Improving access to help available for quitting smoking and other health issues could lead to better quality of life, and save lives.
But listening is not just about information gathering; it’s about trying to finding a common ground, and understanding someone as a whole. And listening can help us to act on health with greater knowledge, and compassion.
Transforming reality with others by listening better
Paolo Freire, the Brazilian educator and philosopher whose work has been influential in health, wrote about helping people to read and write, describing a person who listens as someone able to see reality, and transform it, with others:
This individual is not afraid to confront, to listen, to see the world unveiled. This person is not afraid to meet the people or to enter into dialogue with them. This person does not consider himself or herself the proprietor of history or of all people, or the liberator of the oppressed; but he or she does commit himself or herself, within history, to fight at their side.
Freire was writing about experiences of hunger, poverty and colonization. Yet, Freire’s argument that the listener meets with the people, and works with them, in conversation, is a valuable one for health because it offers a way of listening that is rooted in action together.
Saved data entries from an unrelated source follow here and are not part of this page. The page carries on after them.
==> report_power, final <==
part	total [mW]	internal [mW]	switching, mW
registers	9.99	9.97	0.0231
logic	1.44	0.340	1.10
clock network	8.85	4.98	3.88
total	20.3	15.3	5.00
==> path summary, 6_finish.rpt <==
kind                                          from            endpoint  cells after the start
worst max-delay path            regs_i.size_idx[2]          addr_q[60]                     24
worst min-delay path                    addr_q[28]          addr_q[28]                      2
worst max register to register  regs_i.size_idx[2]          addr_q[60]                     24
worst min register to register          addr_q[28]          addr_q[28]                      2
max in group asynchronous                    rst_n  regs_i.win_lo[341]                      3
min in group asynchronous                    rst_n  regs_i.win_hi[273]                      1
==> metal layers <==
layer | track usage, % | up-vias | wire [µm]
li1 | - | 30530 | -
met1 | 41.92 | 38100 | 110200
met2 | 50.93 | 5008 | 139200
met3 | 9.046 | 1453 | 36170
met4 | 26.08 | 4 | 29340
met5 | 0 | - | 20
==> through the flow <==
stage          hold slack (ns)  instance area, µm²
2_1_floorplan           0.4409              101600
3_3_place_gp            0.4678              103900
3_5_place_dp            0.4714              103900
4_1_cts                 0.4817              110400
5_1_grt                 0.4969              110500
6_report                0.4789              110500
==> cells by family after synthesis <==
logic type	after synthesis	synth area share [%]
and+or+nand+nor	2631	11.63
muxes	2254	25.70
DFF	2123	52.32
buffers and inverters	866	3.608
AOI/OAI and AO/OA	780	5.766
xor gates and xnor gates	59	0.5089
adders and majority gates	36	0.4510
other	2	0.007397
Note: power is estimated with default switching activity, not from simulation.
I can’t tell you whether anyone download the app for quitting smoking after seeing me as Quit Man that night at the footy.
I do know, however, that a conversation about health is not a mascot promoting a health message to a noisy crowd – a conversation is, at its best, an intimate, shared experience.
Making time for others in a world of distraction
I’m not against health mascots. If I’d known how to somersault or do cartwheels in my mascot suit, maybe the footy fans would have taken more notice of my quitting smoking message. And perhaps it’s impossible to have dedicated conversations with anyone at a footy game.
Mascots, the footy, watching movies on Netflix and noodling on Facebook can all be entertaining and pleasurable distractions from the daily grind of life. And there’s nothing wrong with taking time out for the things we enjoy.
Entertaining distractions come and go, however. Like an app for quitting smoking. Or e-Cigarettes, patches, mouth sprays and other products.
Products that help people quit smoking and entertainment have their place, but are no substitute for how we spend time with our friends and the people we love. And the ways we listen, and help, others.
I won’t be resuming my mascot career any time soon. For now, I’m focused on trying to give someone else the time and space to talk when it comes to their health.